[DATA TO PROCESS Boundary: Start]

<file path="src/rtl/out_port_uart_tx.sv">
// rtl/out_port_uart_tx.sv - CPU output-port word FIFO feeding an LS-byte-first UART transmitter
// Optional macro OUT_UART_PARITY_EN adds an even-parity bit after each data byte.
module out_port_uart_tx #(
  parameter int DATA_WIDTH   = 16,
  parameter int FIFO_DEPTH   = 4,
  parameter int CLKS_PER_BIT = 16
) (
  input  logic                          clk_i,
  input  logic                          reset_i,
  input  logic                          out_ld_i,
  input  logic [DATA_WIDTH-1:0]         out_i,
  output logic                          tx_o,
  output logic                          busy_o,
  output logic                          full_o,
  output logic [$clog2(FIFO_DEPTH):0]   count_o,
  output logic                          overflow_o
);

  localparam int AW     = $clog2(FIFO_DEPTH);
  localparam int NBYTES = DATA_WIDTH / 8;
  localparam int BW     = (NBYTES > 1) ? $clog2(NBYTES) : 1;
  localparam int TW     = $clog2(CLKS_PER_BIT);
  localparam logic [AW:0]    DEPTH_C    = (AW+1)'(FIFO_DEPTH);
  localparam logic [TW-1:0]  TICK_C     = TW'(CLKS_PER_BIT - 1);
  localparam logic [BW-1:0]  LAST_BYTE  = BW'(NBYTES - 1);

  typedef enum logic [2:0] {
    IDLE,
    START,
    DATA,
`ifdef OUT_UART_PARITY_EN
    PARITY,
`endif
    STOP
  } state_t;

  state_t                state;
  logic [DATA_WIDTH-1:0] mem [FIFO_DEPTH];
  logic [AW:0]           wr_ptr, rd_ptr;
  logic [DATA_WIDTH-1:0] shift_q;
  logic [TW-1:0]         timer_q;
  logic [2:0]            bit_idx_q;
  logic [BW-1:0]         byte_idx_q;
`ifdef OUT_UART_PARITY_EN
  logic                  parity_q;
`endif

  logic        push_ok, pop, tick, last_byte, word_done, next_idle;
  logic [AW:0] count_n;

  // Pointers carry one extra wrap bit, so the difference is the occupancy.
  assign count_o   = wr_ptr - rd_ptr;
  assign full_o    = (count_o == DEPTH_C);
  assign push_ok   = out_ld_i & ~full_o;
  assign pop       = (state == IDLE) & (count_o != '0);
  assign tick      = (timer_q == TICK_C);
  assign last_byte = (byte_idx_q == LAST_BYTE);
  assign word_done = (state == STOP) & tick & last_byte;
  assign next_idle = ((state == IDLE) & ~pop) | word_done;
  assign count_n   = count_o + {{AW{1'b0}}, push_ok} - {{AW{1'b0}}, pop};

  always_ff @(posedge clk_i) begin
    if (push_ok) mem[wr_ptr[AW-1:0]] <= out_i;
  end

  // tx_o is driven from the current state, so the line lags the state by one cycle.
  always_ff @(posedge clk_i) begin
    if (reset_i) begin
      wr_ptr     <= '0;
      rd_ptr     <= '0;
      state      <= IDLE;
      tx_o       <= 1'b1;
      busy_o     <= 1'b0;
      overflow_o <= 1'b0;
      shift_q    <= '0;
      timer_q    <= '0;
      bit_idx_q  <= '0;
      byte_idx_q <= '0;
`ifdef OUT_UART_PARITY_EN
      parity_q   <= 1'b0;
`endif
    end else begin
      if (push_ok) wr_ptr <= wr_ptr + 1'b1;
      if (out_ld_i && full_o) overflow_o <= 1'b1;
      busy_o <= ~next_idle | (count_n != '0);

      case (state)
        IDLE: begin
          tx_o    <= 1'b1;
          timer_q <= '0;
          if (pop) begin
            shift_q    <= mem[rd_ptr[AW-1:0]];
            rd_ptr     <= rd_ptr + 1'b1;
            byte_idx_q <= '0;
            state      <= START;
          end
        end
        START: begin
          tx_o <= 1'b0;
          if (tick) begin
            timer_q   <= '0;
            bit_idx_q <= '0;
`ifdef OUT_UART_PARITY_EN
            parity_q  <= 1'b0;
`endif
            state     <= DATA;
          end else begin
            timer_q <= timer_q + 1'b1;
          end
        end
        DATA: begin
          tx_o <= shift_q[0];
          if (tick) begin
            timer_q   <= '0;
            shift_q   <= shift_q >> 1;
`ifdef OUT_UART_PARITY_EN
            parity_q  <= parity_q ^ shift_q[0];
`endif
            bit_idx_q <= bit_idx_q + 1'b1;
            if (bit_idx_q == 3'd7) begin
`ifdef OUT_UART_PARITY_EN
              state <= PARITY;
`else
              state <= STOP;
`endif
            end
          end else begin
            timer_q <= timer_q + 1'b1;
          end
        end
`ifdef OUT_UART_PARITY_EN
        PARITY: begin
          tx_o <= parity_q;
          if (tick) begin
            timer_q <= '0;
            state   <= STOP;
          end else begin
            timer_q <= timer_q + 1'b1;
          end
        end
`endif
        STOP: begin
          tx_o <= 1'b1;
          if (tick) begin
            timer_q <= '0;
            if (last_byte) begin
              state <= IDLE;
            end else begin
              byte_idx_q <= byte_idx_q + 1'b1;
              state      <= START;
            end
          end else begin
            timer_q <= timer_q + 1'b1;
          end
        end
        default: begin
          tx_o  <= 1'b1;
          state <= IDLE;
        end
      endcase
    end
  end

endmodule

</file>
===== config.mk =====
export PLATFORM = sky130hd
export DESIGN_NAME = if_fetch_queue_stage
export DESIGN_NICKNAME = d
export VERILOG_FILES = /design/src/rtl/if_fetch_queue_stage.sv
export SDC_FILE = /design/constraint.sdc
export NUM_CORES = 1
export LEC_CHECK = 0
export ABC_AREA = 1
export ABC_CLOCK_PERIOD_IN_PS = 13000
export CAP_MARGIN = 40
export CELL_PAD_IN_SITES_DETAIL_PLACEMENT = 1
export CELL_PAD_IN_SITES_GLOBAL_PLACEMENT = 2
export CORE_AREA = 4 4 186 188
export DETAILED_ROUTE_END_ITERATION = 10
export DIE_AREA = 0 0 190 192
export GPL_ROUTABILITY_DRIVEN = 1
export GPL_TIMING_DRIVEN = 0
export PLACE_DENSITY_LB_ADDON = 0.1
export SETUP_SLACK_MARGIN = 0.02
export SYNTH_ARGS = -nofsm -noshare
export SYNTH_HDL_FRONTEND = slang
export SYNTH_SLANG_ARGS = --single-unit

===== constraint.sdc =====
create_clock -name clk_i -period 13 [get_ports clk_i]
set_clock_uncertainty 0.1 [all_clocks]
set_input_delay 3.25 -clock clk_i [delete_from_list [all_inputs] [get_ports clk_i]]
set_output_delay 3.25 -clock clk_i [all_outputs]
set_load 0.03 [all_outputs]
--- config.mk ---
export PLATFORM = sky130hd
export DESIGN_NAME = uart_tx_serializer
export DESIGN_NICKNAME = d
export VERILOG_FILES = /design/src/rtl/uart_pkg.sv /design/src/rtl/uart_bit_timer.sv /design/src/rtl/uart_tx_serializer.sv
export SDC_FILE = /design/constraint.sdc
export NUM_CORES = 1
export LEC_CHECK = 0
export BUFFER_PORTS_ARGS = -buffer_cell sky130_fd_sc_hd__buf_2
export CORE_UTILIZATION = 30
export CTS_BUF_LIST = sky130_fd_sc_hd__clkbuf_2 sky130_fd_sc_hd__clkbuf_4 sky130_fd_sc_hd__clkbuf_8
export DETAILED_ROUTE_END_ITERATION = 7
export MAX_ROUTING_LAYER = met4
export SYNTH_ARGS = -nofsm -noshare
export SYNTH_HDL_FRONTEND = slang
export SYNTH_HIERARCHICAL = 1
export SYNTH_SLANG_ARGS = --single-unit
--- constraint.sdc ---
create_clock -name clk_i -period 5.9 [get_ports clk_i]
set_clock_uncertainty 0.2 [all_clocks]
set_input_delay 0 -clock clk_i [delete_from_list [all_inputs] [get_ports clk_i]]
set_output_delay 0 -clock clk_i [all_outputs]
set_load 0.01 [all_outputs]
==> src/rtl/key_pkg.sv <==
// +----------------------------------------------------------------------+
// | key_pkg                                                              |
// | Shared defaults and FSM state type for the key bank.                 |
// | Rev 1.0                                                              |
// +----------------------------------------------------------------------+
`default_nettype none

package key_pkg;

    localparam int KEY_W_DEF  = 16;
    localparam int SLOTS_DEF  = 4;
    localparam int ROUNDS_DEF = 4;

    typedef enum logic [0:0] {
        ST_IDLE   = 1'b0,
        ST_STREAM = 1'b1
    } state_t;

endpackage

`default_nettype wire

==> src/rtl/key_round_fn.sv <==
// +----------------------------------------------------------------------+
// | key_round_fn                                                         |
// | Round function: rotate p left by its own low bits, XOR round number. |
// | Rev 1.0                                                              |
// +----------------------------------------------------------------------+
`default_nettype none

module key_round_fn #(
    parameter int KEY_W = 16
) (
    input  logic [KEY_W-1:0] p,
    input  logic [KEY_W-1:0] r,
    output logic [KEY_W-1:0] next_key
);

    localparam int c_SH_W = $clog2(KEY_W);

    logic [c_SH_W-1:0]    w_amt;
    logic [2*KEY_W-1:0]   w_dbl;

    // Rotating the doubled word keeps amount 0 well-defined (no shift by KEY_W).
    assign w_amt    = p[c_SH_W-1:0];
    assign w_dbl    = {p, p} << w_amt;
    assign next_key = w_dbl[2*KEY_W-1:KEY_W] ^ r;

endmodule

`default_nettype wire

==> src/rtl/key_bank.sv <==
// +----------------------------------------------------------------------+
// | key_bank                                                             |
// | Slotted key store that streams ROUNDS derived round keys per read.   |
// | Rev 1.0                                                              |
// +----------------------------------------------------------------------+
`default_nettype none

module key_bank
    import key_pkg::*;
#(
    parameter int KEY_W  = KEY_W_DEF,
    parameter int SLOTS  = SLOTS_DEF,
    parameter int ROUNDS = ROUNDS_DEF
) (
    input  logic                      clk,
    input  logic                      rst,
    input  logic                      wr_en,
    input  logic [$clog2(SLOTS)-1:0]  wr_slot,
    input  logic [KEY_W-1:0]          wr_key,
    input  logic                      clr_en,
    input  logic                      rd_req,
    input  logic [$clog2(SLOTS)-1:0]  rd_slot,
    input  logic                      key_ready,
    output logic [KEY_W-1:0]          key_out,
    output logic                      key_valid,
    output logic                      key_last,
    output logic [$clog2(ROUNDS)-1:0] round_idx,
    output logic                      busy,
    output logic                      rd_err
);

    localparam int                c_RW         = $clog2(ROUNDS);
    localparam logic [c_RW-1:0]   c_LAST_ROUND = c_RW'(ROUNDS - 1);

    logic [KEY_W-1:0] r_keys [SLOTS];
    logic [SLOTS-1:0] r_valid;

    state_t           r_state;
    logic [KEY_W-1:0] r_work;
    logic [c_RW-1:0]  r_round;
    logic             r_key_valid;
    logic             r_key_last;
    logic             r_rd_err;

    logic [c_RW-1:0]  w_next_round;
    logic [KEY_W-1:0] w_next_key;

    generate
        for (genvar gi = 0; gi < SLOTS; gi++) begin : g_slot
            always_ff @(posedge clk or negedge rst) begin
                if (!rst) begin
                    r_keys[gi]  <= '0;
                    r_valid[gi] <= 1'b0;
                end else if (wr_en && (wr_slot == gi)) begin
                    r_keys[gi]  <= wr_key;
                    r_valid[gi] <= 1'b1;
                end else if (clr_en && (wr_slot == gi)) begin
                    r_valid[gi] <= 1'b0;
                end
            end
        end
    endgenerate

    assign w_next_round = r_round + 1'b1;

    key_round_fn #(
        .KEY_W (KEY_W)
    ) u_round_fn (
        .p        (r_work),
        .r        ({{(KEY_W-c_RW){1'b0}}, w_next_round}),
        .next_key (w_next_key)
    );

    // Loads sample the stored key before any same-cycle write lands.
    always_ff @(posedge clk or negedge rst) begin
        if (!rst) begin
            r_state     <= ST_IDLE;
            r_work      <= '0;
            r_round     <= '0;
            r_key_valid <= 1'b0;
            r_key_last  <= 1'b0;
            r_rd_err    <= 1'b0;
        end else begin
            r_rd_err <= 1'b0;
            case (r_state)
                ST_IDLE: begin
                    if (rd_req) begin
                        if (r_valid[rd_slot]) begin
                            r_work      <= r_keys[rd_slot];
                            r_round     <= '0;
                            r_key_valid <= 1'b1;
                            r_key_last  <= 1'b0;
                            r_state     <= ST_STREAM;
                        end else begin
                            r_rd_err    <= 1'b1;
                        end
                    end
                end
                ST_STREAM: begin
                    if (r_key_valid && key_ready) begin
                        if (r_key_last) begin
                            r_key_valid <= 1'b0;
                            r_key_last  <= 1'b0;
                            r_state     <= ST_IDLE;
                        end else begin
                            r_work      <= w_next_key;
                            r_round     <= w_next_round;
                            r_key_last  <= (w_next_round == c_LAST_ROUND);
                        end
                    end
                end
                default: r_state <= ST_IDLE;
            endcase
        end
    end

    assign key_out   = r_work;
    assign key_valid = r_key_valid;
    assign key_last  = r_key_last;
    assign round_idx = r_round;
    assign busy      = (r_state == ST_STREAM);
    assign rd_err    = r_rd_err;

endmodule

`default_nettype wire
==> config.mk <==
export PLATFORM = sky130hd
export DESIGN_NAME = key_bank
export DESIGN_NICKNAME = d
export VERILOG_FILES = /design/src/rtl/key_pkg.sv /design/src/rtl/key_round_fn.sv /design/src/rtl/key_bank.sv
export SDC_FILE = /design/constraint.sdc
export NUM_CORES = 1
export LEC_CHECK = 0
export CORE_MARGIN = 4
export CORE_UTILIZATION = 44
export CTS_BUF_LIST = sky130_fd_sc_hd__clkbuf_8
export DETAILED_ROUTE_END_ITERATION = 7
export DONT_BUFFER_PORTS = 1
export PLACE_DENSITY = 0.56
export SYNTH_ARGS = -nofsm -noshare
export SYNTH_HDL_FRONTEND = slang
export SYNTH_SLANG_ARGS = --single-unit
==> constraint.sdc <==
create_clock -name clk -period 3.82 [get_ports clk]
set_input_delay 0.573 -clock clk [delete_from_list [all_inputs] [get_ports clk]]
set_output_delay 0.573 -clock clk [all_outputs]
set_load 0.005 [all_outputs]
After elaboration in Yosys (flattened, before gate mapping)
Cells that the tools add are included.
{"block": "op_classes", "n_eq_ne": 9, "n_reduce_logical": 17, "bitwise": 3, "shift": 1, "addsub": 1, "n_mux": 41, "magnitude_cmp": 2}
{"operator": "$mux 16", "count": 6}
{"operator": "$bmux 16 s2", "count": 1}
{"operator": "$pmux 16 s2", "count": 1}
{"operator": "$shl 32x4->32", "count": 1}
{"operator": "$mux 1", "count": 24}
{"operator": "$xor 16x2->16", "count": 1}
{"operator": "$logic_and 1x1->1", "count": 9}
{"operator": "$mux 2", "count": 4}
{"operator": "$reduce_and 4->1", "count": 2}
{"operator": "$reduce_bool 2->1", "count": 4}
{"operator": "$eq 2x2->1 const B", "count": 3}
{"operator": "$ne 2x2->1 const B", "count": 3}
{"operator": "$pmux 1 s2", "count": 3}
{"operator": "$ne 2x1->1 const B", "count": 2}
{"operator": "$pmux 2 s2", "count": 1}
{"operator": "$ge 3x3->1 const B", "count": 1}
{"operator": "$lt 2x3->1 const B", "count": 1}
{"operator": "$not 2->3", "count": 1}
{"operator": "$reduce_and 3->1", "count": 1}
{"operator": "$add 2x1->2 const B", "count": 1}
{"operator": "$bmux 1 s2", "count": 1}
{"operator": "$eq 2x1->1 const B", "count": 1}
{"operator": "$logic_not 2->1", "count": 1}
{"operator": "$not 1->1", "count": 1}
{"block": "word_totals", "ff_bits": 90, "in_bits": 26, "word_cells": 88}

Logic depth before layout (Yosys ltp)
{"block": "depth", "ltp_word": 7, "depth_mapped": 8, "ltp_nobuf": 6}

By module
A second synthesis with hierarchy kept.
{"block": "unflattened", "cells_unflattened": 444, "hier_area_um2": 5256.3}
{"module": "key_bank", "seq_area_each_um2": 2252.2, "instances": 1, "cells_per_inst": 315, "area_per_inst_um2": 4199.0}
{"module": "key_round_fn", "seq_area_each_um2": 0.0, "instances": 1, "cells_per_inst": 129, "area_per_inst_um2": 1057.3}

Least setup slack after synthesis
No wires, ideal clock.
{"block": "synth_timing", "path_kind": "input to register", "from": "input rd_slot[0]", "to": "register r_work[2] (netlist: key_out[2])", "required_time_ps": 3685, "slack_ps": 1907, "setup_time_ps": 135, "arrival_time_ps": 1778, "stages": 6, "path_cell_list": "buf_6 buf_4 mux4_2 o21ai_0 o221a_1 a21oi_2"}
{"block": "synth_via", "elab_chain_len": 7, "elab_cells_between_ends": 11}
{"element": "start: declaration", "line_no": "key_bank.sv:22", "rtl": "input logic [$clog2(SLOTS)-1:0] rd_slot,"}
{"element": "$not 2->3 (not written as such)", "line_no": "key_bank.sv:89", "rtl": "r_work <= r_keys[rd_slot];"}
{"element": "$bmux 16 s2", "line_no": "key_bank.sv:89"}
{"element": "$mux 16 (not written as such) (2 in a row)", "line_no": "key_bank.sv:89"}
{"element": "$mux 16", "line_no": "key_bank.sv:88", "rtl": "if (r_valid[rd_slot]) begin"}
{"element": "$mux 16", "line_no": "key_bank.sv:87", "rtl": "if (rd_req) begin"}
{"element": "$pmux 16 s2", "line_no": "key_bank.sv:85", "rtl": "case (r_state)"}
{"element": "end signal: assignment", "line_no": "key_bank.sv:89"}
{"element": "end signal: assignment", "line_no": "key_bank.sv:106", "rtl": "r_work <= w_next_key;"}
{"element": "end: declaration", "line_no": "key_bank.sv:39", "rtl": "logic [KEY_W-1:0] r_work;"}
Parallel ways exist; a longest one is shown, timed or not. The select of a mux whose other input is x is not followed.
A chain may end at the register's enable or synchronous reset.

Worst setup path in the final report
{"block": "layout_timing", "from": "register r_work[3] (netlist: key_out[3])", "to": "register r_work[0] (netlist: key_out[0])"}
{"block": "layout_via", "elab_chain_len": 5}
{"element": "$shl 32x4->32", "line_no": "key_round_fn.sv:23", "rtl": "assign w_dbl = {p, p} << w_amt;"}
{"element": "$xor 16x2->16", "line_no": "key_round_fn.sv:24", "rtl": "assign next_key = w_dbl[2*KEY_W-1:KEY_W] ^ r;"}
{"element": "$mux 16", "line_no": "key_bank.sv:101", "rtl": "if (r_key_last) begin"}
{"element": "$mux 16", "line_no": "key_bank.sv:100", "rtl": "if (r_key_valid && key_ready) begin"}
{"element": "$pmux 16 s2", "line_no": "key_bank.sv:85"}
No other way between the ends. The select of a mux whose other input is x is not followed.
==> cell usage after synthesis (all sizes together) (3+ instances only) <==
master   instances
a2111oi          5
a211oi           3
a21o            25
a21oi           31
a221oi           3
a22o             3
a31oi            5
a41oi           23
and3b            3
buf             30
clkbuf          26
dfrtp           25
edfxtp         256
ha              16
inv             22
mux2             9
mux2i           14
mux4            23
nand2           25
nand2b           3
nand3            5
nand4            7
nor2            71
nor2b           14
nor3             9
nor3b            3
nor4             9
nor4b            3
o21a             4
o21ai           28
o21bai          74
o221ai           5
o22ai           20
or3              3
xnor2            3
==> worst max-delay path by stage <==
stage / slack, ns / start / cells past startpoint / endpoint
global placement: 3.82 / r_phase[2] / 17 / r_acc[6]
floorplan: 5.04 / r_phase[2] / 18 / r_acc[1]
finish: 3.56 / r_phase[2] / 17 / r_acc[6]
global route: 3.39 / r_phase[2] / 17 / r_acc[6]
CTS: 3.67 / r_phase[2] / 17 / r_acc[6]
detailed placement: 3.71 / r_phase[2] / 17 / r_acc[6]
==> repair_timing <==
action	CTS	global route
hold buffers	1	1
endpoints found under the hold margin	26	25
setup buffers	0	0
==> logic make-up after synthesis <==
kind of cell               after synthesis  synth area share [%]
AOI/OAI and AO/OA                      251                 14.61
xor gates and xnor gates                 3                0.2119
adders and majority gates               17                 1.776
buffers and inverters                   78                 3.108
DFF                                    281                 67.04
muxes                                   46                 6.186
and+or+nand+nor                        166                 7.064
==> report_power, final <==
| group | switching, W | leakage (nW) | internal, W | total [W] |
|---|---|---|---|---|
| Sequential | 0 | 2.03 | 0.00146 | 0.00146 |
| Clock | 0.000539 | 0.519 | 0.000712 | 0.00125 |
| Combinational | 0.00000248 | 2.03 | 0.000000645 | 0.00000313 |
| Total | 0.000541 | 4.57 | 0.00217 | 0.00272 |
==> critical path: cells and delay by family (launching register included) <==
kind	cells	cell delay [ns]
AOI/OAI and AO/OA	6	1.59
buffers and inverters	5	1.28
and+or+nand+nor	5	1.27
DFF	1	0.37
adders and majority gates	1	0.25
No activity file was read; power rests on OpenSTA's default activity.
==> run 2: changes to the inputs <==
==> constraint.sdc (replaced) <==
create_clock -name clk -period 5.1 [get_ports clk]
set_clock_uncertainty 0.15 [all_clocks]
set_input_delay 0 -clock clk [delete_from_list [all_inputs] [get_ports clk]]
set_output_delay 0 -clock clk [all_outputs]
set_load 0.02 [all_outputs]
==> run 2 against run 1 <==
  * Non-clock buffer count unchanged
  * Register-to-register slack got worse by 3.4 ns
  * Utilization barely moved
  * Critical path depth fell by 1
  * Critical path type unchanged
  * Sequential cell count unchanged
`config.mk`:
```
export PLATFORM = sky130hd
export DESIGN_NAME = md_sequencer_flat
export DESIGN_NICKNAME = d
export VERILOG_FILES = /design/src/rtl/md_sequencer_pkg.sv /design/src/rtl/md_sequencer_if.sv /design/src/rtl/md_addsub.sv /design/src/rtl/md_sequencer.sv /design/src/flat_wrapper.sv
export SDC_FILE = /design/constraint.sdc
export NUM_CORES = 1
export LEC_CHECK = 0
export ABC_AREA = 1
export CAP_MARGIN = 30
export CELL_PAD_IN_SITES_DETAIL_PLACEMENT = 0
export CELL_PAD_IN_SITES_GLOBAL_PLACEMENT = 1
export CORE_ASPECT_RATIO = 0.9
export CORE_MARGIN = 10
export CORE_UTILIZATION = 43
export CTS_CLUSTER_DIAMETER = 200
export DETAILED_ROUTE_END_ITERATION = 16
export HOLD_SLACK_MARGIN = 0.1
export PLACE_DENSITY_LB_ADDON = 0.1
export SLEW_MARGIN = 20
export SYNTH_ARGS = -nofsm -noshare
export SYNTH_HDL_FRONTEND = slang
export SYNTH_SLANG_ARGS = --single-unit
```
`constraint.sdc`:
```
create_clock -name clock -period 4.4 [get_ports clock]
set_clock_uncertainty 0.05 [all_clocks]
set_input_delay 1.32 -clock clock [delete_from_list [all_inputs] [get_ports clock]]
set_output_delay 1.32 -clock clock [all_outputs]
set_load 0.03 [all_outputs]
```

[DATA TO PROCESS Boundary: End]

▸ **EXERCISE OBJECTIVE**:
In the listing above, find the line with "set_output_delay 0 -clock clk [all_outputs]" and the line with "path type unchanged", then print exactly those two lines and every line between them, and nothing more.

▸ **ANSWER TO THIS PROBLEM**:
set_output_delay 0 -clock clk [all_outputs]
set_load 0.02 [all_outputs]
==> run 2 against run 1 <==
  * Non-clock buffer count unchanged
  * Register-to-register slack got worse by 3.4 ns
  * Utilization barely moved
  * Critical path depth fell by 1
  * Critical path type unchanged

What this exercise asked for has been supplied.